== Instructions for the task ==
From the entries below, copy every line that has the word "timer".

== Material provided ==
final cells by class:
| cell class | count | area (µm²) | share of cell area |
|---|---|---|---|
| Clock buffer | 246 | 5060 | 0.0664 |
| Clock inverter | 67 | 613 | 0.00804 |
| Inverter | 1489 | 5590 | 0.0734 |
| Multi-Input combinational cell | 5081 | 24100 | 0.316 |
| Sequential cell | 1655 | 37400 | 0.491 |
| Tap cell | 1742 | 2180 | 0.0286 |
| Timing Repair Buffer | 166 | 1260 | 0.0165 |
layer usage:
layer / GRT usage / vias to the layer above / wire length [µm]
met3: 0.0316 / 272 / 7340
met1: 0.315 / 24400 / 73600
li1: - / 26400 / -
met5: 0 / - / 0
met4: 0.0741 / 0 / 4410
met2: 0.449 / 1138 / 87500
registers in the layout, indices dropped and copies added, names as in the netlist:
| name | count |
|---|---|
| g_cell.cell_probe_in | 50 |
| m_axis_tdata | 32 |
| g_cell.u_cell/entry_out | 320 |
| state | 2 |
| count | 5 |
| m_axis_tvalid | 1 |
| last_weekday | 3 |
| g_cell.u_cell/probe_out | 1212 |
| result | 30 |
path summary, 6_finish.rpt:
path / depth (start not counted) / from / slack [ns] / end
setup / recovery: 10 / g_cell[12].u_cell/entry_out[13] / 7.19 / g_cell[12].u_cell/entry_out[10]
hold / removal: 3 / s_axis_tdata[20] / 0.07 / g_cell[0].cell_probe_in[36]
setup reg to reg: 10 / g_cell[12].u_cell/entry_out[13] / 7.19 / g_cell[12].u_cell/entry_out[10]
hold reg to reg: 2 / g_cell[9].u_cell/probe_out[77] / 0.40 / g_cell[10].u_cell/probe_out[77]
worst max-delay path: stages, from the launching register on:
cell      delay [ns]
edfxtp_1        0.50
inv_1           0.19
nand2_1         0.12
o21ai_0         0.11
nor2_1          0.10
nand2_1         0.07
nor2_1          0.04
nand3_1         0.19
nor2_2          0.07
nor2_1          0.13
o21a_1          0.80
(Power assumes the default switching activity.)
`config.mk`:
```
export PLATFORM = sky130hd
export DESIGN_NAME = side_button_event_qualifier
export DESIGN_NICKNAME = d
export VERILOG_FILES = /design/src/rtl/sbq_pkg.sv /design/src/rtl/sbq_cfg.sv /design/src/rtl/sbq_core.sv /design/src/rtl/side_button_event_qualifier.sv
export SDC_FILE = /design/constraint.sdc
export NUM_CORES = 1
export LEC_CHECK = 0
export ABC_AREA = 1
export BUFFER_PORTS_ARGS = -buffer_cell sky130_fd_sc_hd__clkbuf_2
export CAP_MARGIN = 5
export CORE_MARGIN = 4
export CORE_UTILIZATION = 55
export CTS_BUF_LIST = sky130_fd_sc_hd__clkbuf_8
export CTS_CLUSTER_SIZE = 8
export DETAILED_ROUTE_END_ITERATION = 8
export HOLD_SLACK_MARGIN = 0.03
export PLACE_DENSITY = 0.77
export SLEW_MARGIN = 20
export SYNTH_ARGS = -nofsm -noshare
export SYNTH_HDL_FRONTEND = slang
export SYNTH_SLANG_ARGS = --single-unit
```
`constraint.sdc`:
```
create_clock -name clk -period 8.42 [get_ports clk]
set_input_delay 0 -clock clk [delete_from_list [all_inputs] [get_ports clk]]
set_output_delay 0 -clock clk [all_outputs]
set_load 0.1 [all_outputs]
```
`src/rtl/sbq_pkg.sv`:
```
package sbq_pkg;

  // Request kinds carried in the input tuser field.
  localparam logic [1:0] REQ_POLL   = 2'd0;
  localparam logic [1:0] REQ_INJECT = 2'd1;
  localparam logic [1:0] REQ_HOLD   = 2'd2;

  // Configuration register indexes.
  localparam logic [1:0] REG_PMU_PRESENT = 2'd0;
  localparam logic [1:0] REG_BOOT_HOLD   = 2'd1;
  localparam logic [1:0] REG_SCAN_PERIOD = 2'd2;
  localparam logic [1:0] REG_EMIT_GAP    = 2'd3;

  // Register reset values.
  localparam logic [15:0] BOOT_HOLD_RST   = 16'd45;
  localparam logic [15:0] SCAN_PERIOD_RST = 16'd35;
  localparam logic [15:0] EMIT_GAP_RST    = 16'd350;

  // Event mask bits.
  localparam logic [7:0] EV_BOOT = 8'h01;
  localparam logic [7:0] EV_PWR  = 8'h02;

  typedef struct packed {
    logic        pmu_present;
    logic [15:0] boot_hold_ms;
    logic [15:0] scan_period_ms;
    logic [15:0] emit_gap_ms;
  } cfg_t;

  typedef struct packed {
    logic [1:0]  req_type;
    logic [31:0] now_ms;
    logic        boot_pressed;
    logic        key_fall_irq;
    logic        key_rise_irq;
    logic        key_short_irq;
    logic [7:0]  inject_bits;
    logic        hold_value;
  } item_t;

  typedef struct packed {
    logic [7:0] events;
    logic       key_held;
    logic       scan_done;
    logic       clear_irq;
  } result_t;

endpackage

```
`src/rtl/sbq_cfg.sv`:
```
module sbq_cfg
  import sbq_pkg::*;
(
  input  logic        clk,
  input  logic        rst_n,
  input  logic        wr_en,
  input  logic [1:0]  wr_addr,
  input  logic [15:0] wr_data,
  output cfg_t        cfg
);

  cfg_t cfg_r;

  // Register file, one write per transaction.
  always_ff @(posedge clk) begin
    if (!rst_n) begin
      cfg_r.pmu_present    <= 1'b0;
      cfg_r.boot_hold_ms   <= BOOT_HOLD_RST;
      cfg_r.scan_period_ms <= SCAN_PERIOD_RST;
      cfg_r.emit_gap_ms    <= EMIT_GAP_RST;
    end else if (wr_en) begin
      unique case (wr_addr)
        REG_PMU_PRESENT: cfg_r.pmu_present    <= wr_data[0];
        REG_BOOT_HOLD:   cfg_r.boot_hold_ms   <= wr_data;
        REG_SCAN_PERIOD: cfg_r.scan_period_ms <= wr_data;
        REG_EMIT_GAP:    cfg_r.emit_gap_ms    <= wr_data;
        default: ;
      endcase
    end
  end

  assign cfg = cfg_r;

endmodule

```
`src/rtl/sbq_core.sv`:
```
module sbq_core
  import sbq_pkg::*;
(
  input  logic    clk,
  input  logic    rst_n,
  input  cfg_t    cfg,
  input  logic    fire,
  input  item_t   item,
  output result_t res
);

  logic [7:0]  pending_inject_r, pending_inject_nxt;
  logic        boot_armed_r, boot_armed_nxt;
  logic        boot_start_valid_r, boot_start_valid_nxt;
  logic [31:0] boot_start_time_r, boot_start_time_nxt;
  logic [31:0] last_scan_time_r, last_scan_time_nxt;
  logic        held_latch_r, held_latch_nxt;
  logic [31:0] last_emit_time_r, last_emit_time_nxt;

  logic [31:0] boot_elapsed;
  logic [31:0] scan_elapsed;
  logic [31:0] emit_elapsed;
  logic        hold_met;
  logic        scan_due;
  logic        emit_open;

  // Elapsed times use wrapping subtraction.
  assign boot_elapsed = item.now_ms - boot_start_time_r;
  assign scan_elapsed = item.now_ms - last_scan_time_r;
  assign emit_elapsed = item.now_ms - last_emit_time_r;
  assign hold_met  = boot_elapsed >= {16'd0, cfg.boot_hold_ms};
  assign scan_due  = cfg.pmu_present && (scan_elapsed >= {16'd0, cfg.scan_period_ms});
  assign emit_open = emit_elapsed >= {16'd0, cfg.emit_gap_ms};

  // Next state and result for the item in the input register.
  always_comb begin
    logic [7:0] ev;
    logic       scanned;
    logic       clr;
    ev                   = 8'd0;
    scanned              = 1'b0;
    clr                  = 1'b0;
    pending_inject_nxt   = pending_inject_r;
    boot_armed_nxt       = boot_armed_r;
    boot_start_valid_nxt = boot_start_valid_r;
    boot_start_time_nxt  = boot_start_time_r;
    last_scan_time_nxt   = last_scan_time_r;
    held_latch_nxt       = held_latch_r;
    last_emit_time_nxt   = last_emit_time_r;

    unique case (item.req_type)
      REQ_INJECT: pending_inject_nxt = pending_inject_r | item.inject_bits;
      REQ_HOLD:   held_latch_nxt = item.hold_value;
      REQ_POLL: begin
        ev = pending_inject_r;
        pending_inject_nxt = 8'd0;

        // Boot button qualification: the first down poll only starts the timer.
        if (item.boot_pressed) begin
          if (!boot_start_valid_r) begin
            boot_start_valid_nxt = 1'b1;
            boot_start_time_nxt  = item.now_ms;
          end else if (boot_armed_r && hold_met) begin
            boot_armed_nxt = 1'b0;
            ev = ev | EV_BOOT;
          end
        end else begin
          boot_start_valid_nxt = 1'b0;
          boot_start_time_nxt  = 32'd0;
          boot_armed_nxt       = 1'b1;
        end

        // Power key scan; a rise flag wins over a fall flag.
        if (scan_due) begin
          last_scan_time_nxt = item.now_ms;
          scanned = 1'b1;
          if (item.key_fall_irq) begin
            held_latch_nxt = 1'b1;
            clr = 1'b1;
          end
          if (item.key_rise_irq) begin
            held_latch_nxt = 1'b0;
            clr = 1'b1;
          end
          if (item.key_short_irq) begin
            ev = ev | EV_PWR;
            clr = 1'b1;
          end
        end

        // Rate limit on emitted events.
        if (ev != 8'd0) begin
          if (!emit_open) begin
            ev = 8'd0;
          end else begin
            last_emit_time_nxt = item.now_ms;
          end
        end
      end
      default: ;
    endcase

    res.events    = ev;
    res.key_held  = held_latch_nxt & cfg.pmu_present;
    res.scan_done = scanned;
    res.clear_irq = clr;
  end

  // State registers advance once per item handed to the result register.
  always_ff @(posedge clk) begin
    if (!rst_n) begin
      pending_inject_r   <= 8'd0;
      boot_armed_r       <= 1'b1;
      boot_start_valid_r <= 1'b0;
      boot_start_time_r  <= 32'd0;
      last_scan_time_r   <= 32'd0;
      held_latch_r       <= 1'b0;
      last_emit_time_r   <= 32'd0;
    end else if (fire) begin
      pending_inject_r   <= pending_inject_nxt;
      boot_armed_r       <= boot_armed_nxt;
      boot_start_valid_r <= boot_start_valid_nxt;
      boot_start_time_r  <= boot_start_time_nxt;
      last_scan_time_r   <= last_scan_time_nxt;
      held_latch_r       <= held_latch_nxt;
      last_emit_time_r   <= last_emit_time_nxt;
    end
  end

  // The boot event can only fire while armed, and disarms the qualifier.
  assert property (@(posedge clk) disable iff (!rst_n)
    fire && res.events[0] && !pending_inject_r[0] |=> !boot_armed_r)
    else $error("boot event did not disarm the qualifier");

  // A started hold timer is only ever cleared by a release.
  assert property (@(posedge clk) disable iff (!rst_n)
    boot_start_valid_r && !fire |=> boot_start_valid_r)
    else $error("hold timer lost without an item");

  // An interrupt clear request only comes out of a scan.
  assert property (@(posedge clk) disable iff (!rst_n)
    res.clear_irq |-> res.scan_done)
    else $error("clear request without a scan");

endmodule

```
`src/rtl/side_button_event_qualifier.sv`:
```
// An accepted transaction passes through the input register and then the result register;
// one transaction per cycle is accepted unless input stalls. The input register and the result
// register each hold one item, so input stalls only when both are full and out_tready is low.
// The state update for an item is one pass of compare logic in sbq_core.
// Reset (rst_n, synchronous, active low) empties both registers, loads the
// register defaults and returns the qualifier state to its idle values.
module side_button_event_qualifier
  import sbq_pkg::*;
(
  input  logic        clk,
  input  logic        rst_n,
  // Input channel.
  input  logic        in_tvalid,
  output logic        in_tready,
  // tdata: now_ms[31:0], boot_pressed[32], key_fall_irq[33], key_rise_irq[34],
  //        key_short_irq[35], inject_bits[43:36], hold_value[44], zero [47:45]
  input  logic [47:0] in_tdata,
  // tuser: req_type[1:0]
  input  logic [1:0]  in_tuser,
  // Result channel.
  output logic        out_tvalid,
  input  logic        out_tready,
  // tdata: events[7:0], key_held[8], scan_done[9], clear_irq[10], zero [15:11]
  output logic [15:0] out_tdata,
  // Configuration write channel.
  input  logic        cfg_valid,
  output logic        cfg_ready,
  input  logic [1:0]  cfg_addr,
  input  logic [15:0] cfg_data
);

  cfg_t    cfg;
  item_t   item_r;
  logic    in_valid_r;
  result_t res;
  result_t res_r;
  logic    out_valid_r;
  logic    advance;
  logic    fire;

  // Configuration is always accepted.
  assign cfg_ready = 1'b1;

  sbq_cfg u_cfg (
    .clk     (clk),
    .rst_n   (rst_n),
    .wr_en   (cfg_valid),
    .wr_addr (cfg_addr),
    .wr_data (cfg_data),
    .cfg     (cfg)
  );

  // Pipeline control: the input register moves on when the result register frees.
  assign advance   = !out_valid_r || out_tready;
  assign fire      = in_valid_r && advance;
  assign in_tready = !in_valid_r || advance;

  // Input register.
  always_ff @(posedge clk) begin
    if (!rst_n) begin
      in_valid_r <= 1'b0;
    end else if (in_tready) begin
      in_valid_r <= in_tvalid;
    end
  end

  always_ff @(posedge clk) begin
    if (in_tready && in_tvalid) begin
      item_r.req_type      <= in_tuser;
      item_r.now_ms        <= in_tdata[31:0];
      item_r.boot_pressed  <= in_tdata[32];
      item_r.key_fall_irq  <= in_tdata[33];
      item_r.key_rise_irq  <= in_tdata[34];
      item_r.key_short_irq <= in_tdata[35];
      item_r.inject_bits   <= in_tdata[43:36];
      item_r.hold_value    <= in_tdata[44];
    end
  end

  sbq_core u_core (
    .clk   (clk),
    .rst_n (rst_n),
    .cfg   (cfg),
    .fire  (fire),
    .item  (item_r),
    .res   (res)
  );

  // Result register.
  always_ff @(posedge clk) begin
    if (!rst_n) begin
      out_valid_r <= 1'b0;
    end else if (advance) begin
      out_valid_r <= in_valid_r;
    end
  end

  always_ff @(posedge clk) begin
    if (fire) begin
      res_r <= res;
    end
  end

  assign out_tvalid = out_valid_r;
  assign out_tdata  = {5'd0, res_r.clear_irq, res_r.scan_done, res_r.key_held, res_r.events};

  // Input stalls only when both stages hold an item.
  assert property (@(posedge clk) disable iff (!rst_n)
    !in_tready |-> in_valid_r && out_valid_r && !out_tready)
    else $error("input stalled with room in the pipeline");

  // An item waiting in the input register is not dropped while the output stalls.
  assert property (@(posedge clk) disable iff (!rst_n)
    in_valid_r && !advance |=> in_valid_r && $stable(item_r))
    else $error("waiting item lost");

  // A delivered result is replaced only by a new item or the register empties.
  assert property (@(posedge clk) disable iff (!rst_n)
    out_valid_r && out_tready && !in_valid_r |=> !out_valid_r)
    else $error("result repeated");

endmodule
```
* Yosys cells after proc, flatten, opt, wreduce, memory -nomap -nowiden
Index checks and enable logic that the tools add are counted.
** Operators by class
- Reduce and logical (&&, ||, !) cells :: 23
- Multiplexer cells :: 23
- Order comparisons :: 3
- Bitwise logic cells :: 2
- Add/subtract/negate cells :: 3
- Equal/unequal tests :: 8
** Operators by type and width (count)
- $ge 32x16->1 :: 3
- $sub 32x32->32 :: 3
- $mux 32 :: 2
- $mux 8 :: 3
- $pmux 8 s2 :: 1
- $mux 1 :: 14
- $reduce_and 2->1 :: 7
- $or 8x8->8 :: 1
- $reduce_and 4->1 :: 2
- $reduce_bool 8->1 :: 1
- $eq 2x2->1 const B :: 3
- $reduce_and 3->1 :: 2
- $eq 2x1->1 const B :: 2
- $logic_and 1x1->1 :: 4
- $logic_not 2->1 :: 2
- $mux 2 :: 2
- $ne 2x1->1 const B :: 2
- $logic_not 1->1 :: 2
- $logic_or 1x1->1 :: 2
- $ne 2x2->1 const B :: 1
- $pmux 1 s2 :: 1
- $reduce_bool 2->1 :: 1
- $and 1x1->1 :: 1
** Storage, ports and cells
- Output and inout port bits :: 19
- Bits in registers :: 216
- Input bits :: 73
- Word-level logic and storage cells :: 87

* Longest topological paths before layout
Gate-level depths: netlist of run 1.
- Depth in word-level cells :: 11
- Gate-level depth with buffers :: 30
- Mapped depth without buffers :: 29

* Modules after synthesis
Synthesis of run 1 repeated with hierarchy kept, for this count alone.
** Second synthesis, totals
- Cells, all modules :: 2598
- Area total of the unflattened synthesis :: 16573.4 um2
** Modules (own cells, without submodules)
- sbq_core :: area an instance 12703.4 um2, cells each 2226, seq. area each 2142.1 um2, times used 1
- sbq_cfg :: area an instance 1980.6 um2, cells each 293, seq. area each 980.9 um2, times used 1
- side_button_event_qualifier :: area an instance 1889.3 um2, cells each 79, seq. area each 1781.7 um2, times used 1

* Least setup slack after synthesis of run 1
Ideal clock, no wire load.
- Path kind :: register to register
- Start :: register item_r[13] in the netlist's numbering
- End :: register res_r (netlist bit out_tdata[0]), data pin
- Arrival :: 3153 ps
- Buffers on the path :: 0
- Library setup time :: 266 ps
- Stages on the path, launching flop included :: 27
- Clock period less this slack :: 3419 ps
- Data required time :: 8154 ps
- Path slack :: 5001 ps
- Cell sequence :: edfxtp_1 > inv_1 > ha_1 > inv_1 > fa_1 > nand3_1 > nand3_1 > nand2_1 > nand2_1 > nand2_1 > nand2_1 > xor2_1 > ha_1 > nand2_1 > nor2_1 > a211oi_1 > nand3_1 > nor2_1 > nand3_1 > nor2_1 > nand2_1 > nand3_1 > nand2_1 > inv_2 > nand2_4 > nand3_1 > a21oi_1
** On the way
- Longest elaborated chain between the ends :: 11
- Elaborated cells on any way between the ends :: 17
- Classes of those cells :: add/sub: 3; order compare: 3; mux: 8; reduce/logical: 3
** Ends and longest elaborated chain
- from (decl) :: RTL line side_button_event_qualifier.sv:33 : item_t item_r;
- $sub 32x32->32 :: RTL line sbq_core.sv:28 : assign boot_elapsed = item.now_ms - boot_start_time_r;
- $ge 32x16->1 :: RTL line sbq_core.sv:31 : assign hold_met = boot_elapsed >= {16'd0, cfg.boot_hold_ms};
- $logic_and 1x1->1 :: RTL line sbq_core.sv:63 : end else if (boot_armed_r && hold_met) begin
- $mux 1 :: RTL line sbq_core.sv:63
- $mux 1 :: RTL line sbq_core.sv:60 : if (!boot_start_valid_r) begin
- $mux 1 :: RTL line sbq_core.sv:59 : if (item.boot_pressed) begin
- $mux 2 :: RTL line sbq_core.sv:85 : if (item.key_short_irq) begin
- $mux 2 :: RTL line sbq_core.sv:74 : if (scan_due) begin
- $mux 8 :: RTL line sbq_core.sv:51 : unique case (item.req_type)
- $reduce_bool 8->1 / $mux 8 (equally long branches) :: RTL line sbq_core.sv:92, sbq_core.sv:93
- $mux 8 (*) :: RTL line sbq_core.sv:92 : if (ev != 8'd0) begin
- to (signal assigned) :: RTL line side_button_event_qualifier.sv:100 : res_r <= res;
- to (decl) :: RTL line side_button_event_qualifier.sv:36 : result_t res_r;
Every way passes the cells marked *; elsewhere a longest branch is shown, timed or not. The select of a mux whose other input is x is not followed.
A chain may end at the register's enable or synchronous reset.

* Worst setup path in the final report of run 1
- Start :: register item_r[13] in the netlist's numbering
- End :: register u_core.last_emit_time_r[15]
** On the way
- Longest elaborated chain between the ends :: 11
- Elaborated cells on any way between the ends :: 16
- Classes of those cells :: add/sub: 3; order compare: 3; mux: 6; reduce/logical: 4
** Ends and longest elaborated chain
- $sub 32x32->32 :: RTL line sbq_core.sv:28
- $ge 32x16->1 :: RTL line sbq_core.sv:31
- $logic_and 1x1->1 :: RTL line sbq_core.sv:63
- $mux 1 :: RTL line sbq_core.sv:63
- $mux 1 :: RTL line sbq_core.sv:60
- $mux 1 :: RTL line sbq_core.sv:59
- $mux 2 :: RTL line sbq_core.sv:85
- $mux 2 :: RTL line sbq_core.sv:74
- $mux 8 :: RTL line sbq_core.sv:51
- $reduce_bool 8->1 :: RTL line sbq_core.sv:92
- $reduce_and 4->1 (no source line) (*)
- to (signal assigned) :: RTL line sbq_core.sv:126 : last_emit_time_r <= last_emit_time_nxt;
- to (decl) :: RTL line sbq_core.sv:18 : logic [31:0] last_emit_time_r, last_emit_time_nxt;
Marked as above.

==> impl_results.md, run 1 <==
- Seq/Total Area, Yosys: 0.3046
- Unique masters post-synth: 45
- Largest stage delay, worst path: 0.50 ns
- Worst EP arrival: 5.41 ns
- Post-synth EDFFs: 58
- DR DRC count: 0
- Crit start category: flip-flop
- Clock Latency Late Sink: 0.54 ns
- CTS buffer count: 39
- Synth Area in Compound Gates: 0.1165
- Final hold viol count: 0
- DIE AREA: 32080 um2
- Final min period: 4.986 ns
- Post-Synth XOR/XNOR Area: 0.02557
- Vias in the first global route: 15700
- Largest net degree at the start of global routing: 63
- Hold_ws: 0.1486 ns
- Multi-input gate area: 8992 um2
- Routed Antenna Nets: 0
- Area delta synth->final: 13.37%
- Cell mode on critical path: nand2_1
- Port buffer count: 82
- Initial antenna violation count: 0
- Register area: 4905 um2
- Slew Limit Headroom: 0.2941
- CTS Sinks: 216
- H-tree depth: 2
- Max-cap violations: 0
- Most frequent cells in the layout: 741 x nand2_1, 514 x inv_1, 232 x a21oi_1
- Post-route clock skew: 0.02406 ns
- Mapped Cells: 2506
- Layout cell share with drive strength beyond 1: 0.06954
- Total negative setup slack: 0 ns
- Worst Setup End Kind: flip-flop
- Via density: 5.219
- RSZ-0062 raised after global routing: no
- Commonest non-fill, non-tap cell in the layout: nand2_1
- Fin crit share: 0.5922
- Post-synth ARST share: 0
- DR WL/cell: 15.39 um
- Nets@finish: 2880
- FF+latch count, synth: 216
- Die Y: 179.1 um
- Pwr Density: 154.9 nW/um2
- Antenna cells: 0
- Clock root cell: clkbuf_8
- Slew @ Worst Pin: 1.058 ns
- CTS tree: done
- Rows: 62
- Fillers: 2667
- Slew Limit Fails: 0
- Detail Placement HPWL: 36440 um
- Total track usage: 0.2938
- Initial core utilization: 0.5594
- Status: finished, final reports clean
- Die Width: 179.1 um
- Final WL: 47290 um
- Maximum clock frequency: 0.2006 GHz
- Area share of fa/ha/maj cells after synthesis: 0.1133
- Top Ports: 92
- Pre-Repair DR Iteration Count: 7
- Worst path slowest cell: edfxtp_1
- Core Box Area: 28780 um2
- Initial drt markers: 1066
- Setup-failing EPs final: 0
- Critical path data required time: 8.84 ns
- First-pass GRT wire length: 75330 um
- Max FO, Critical Path: 34
- Cell Area, Synth: 16100 um2
- Cell leakage power: 9.364 nW
- Mux contribution to synthesized area: 0
- Crit Path Category: reg2reg
- Reg clk slew, reported paths: 0.07 ns
- Worst Hold Class: in2reg
- DR vias: 16040
- Mean Syn Cell Area: 6.425 um2
- Remaining global-route overflow: 0
- GP Congestion: 0.9538
- Synth Area in Simple Gates: 0.3013
- Top_reg_cell synth: dfxtp_1
- Combinational family with the most area after synthesis: simple AND/OR/NAND/NOR gates
- Max clock buf depth: 3
- Peak VDD IR: 0.0001329 V
- Synth warnings: 0
## logic make-up (layout without fill, tap and decap cells)
logic type,Yosys count,in the layout
DFF,216,216
other,2,6
adders and majority gates,144,144
AOI/OAI and AO/OA,358,358
and+or+nand+nor,1167,1167
buffers and inverters,572,751
xor gates and xnor gates,47,47
## final cells by class
type	count	share of cell area
clock buffers	41	0.03091
clock inverters	26	0.007197
inverters	518	0.1065
multi-input cells	1722	0.4926
flip-flops and latches	216	0.2687
well taps	384	0.02632
repair buffers	166	0.06772
## through the flow
| step | worst slack (ns) | util | power (mW) | area [um2] | std cells |
|---|---|---|---|---|---|
| floorplan | 5.001 | - | 1.707 | 16120 | 2510 |
| global placement | 3.626 | 0.5829 | 1.869 | 16770 | 2928 |
| detailed placement | 3.573 | 0.5829 | 1.890 | 16770 | 2928 |
| CTS | 3.537 | 0.6342 | 2.831 | 18250 | 3073 |
| global route | 3.159 | 0.6342 | 2.998 | 18250 | 3073 |
| finish | 3.434 | 0.6342 | 2.828 | 18250 | 3073 |
## report_power, final
part	switching, mW	internal (mW)	total [mW]	leakage, nW
clock	0.439	0.478	0.917	0.418
combinational	0.491	0.268	0.759	7.10
sequential	0.0398	1.11	1.15	1.85
total	0.970	1.86	2.83	9.36
## flip-flops by register name, indices dropped and copies added (netlist names), 8 cells and up
name / count
out_tdata: 11
u_core.boot_start_time_r: 32
u_cfg.cfg: 49
u_core.pending_inject_r: 8
item_r: 47
u_core.last_emit_time_r: 32
u_core.last_scan_time_r: 32
## critical path, delay by kind of cell, from the launching register on
family	cells	cell delay (ns)
compound gates	2	0.33
xor+xnor	1	0.19
fa+ha+maj	3	0.85
buf+inv	4	0.50
flops	1	0.50
simple gates	18	2.48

== Task response ==
        // Boot button qualification: the first down poll only starts the timer.
  // A started hold timer is only ever cleared by a release.
    else $error("hold timer lost without an item");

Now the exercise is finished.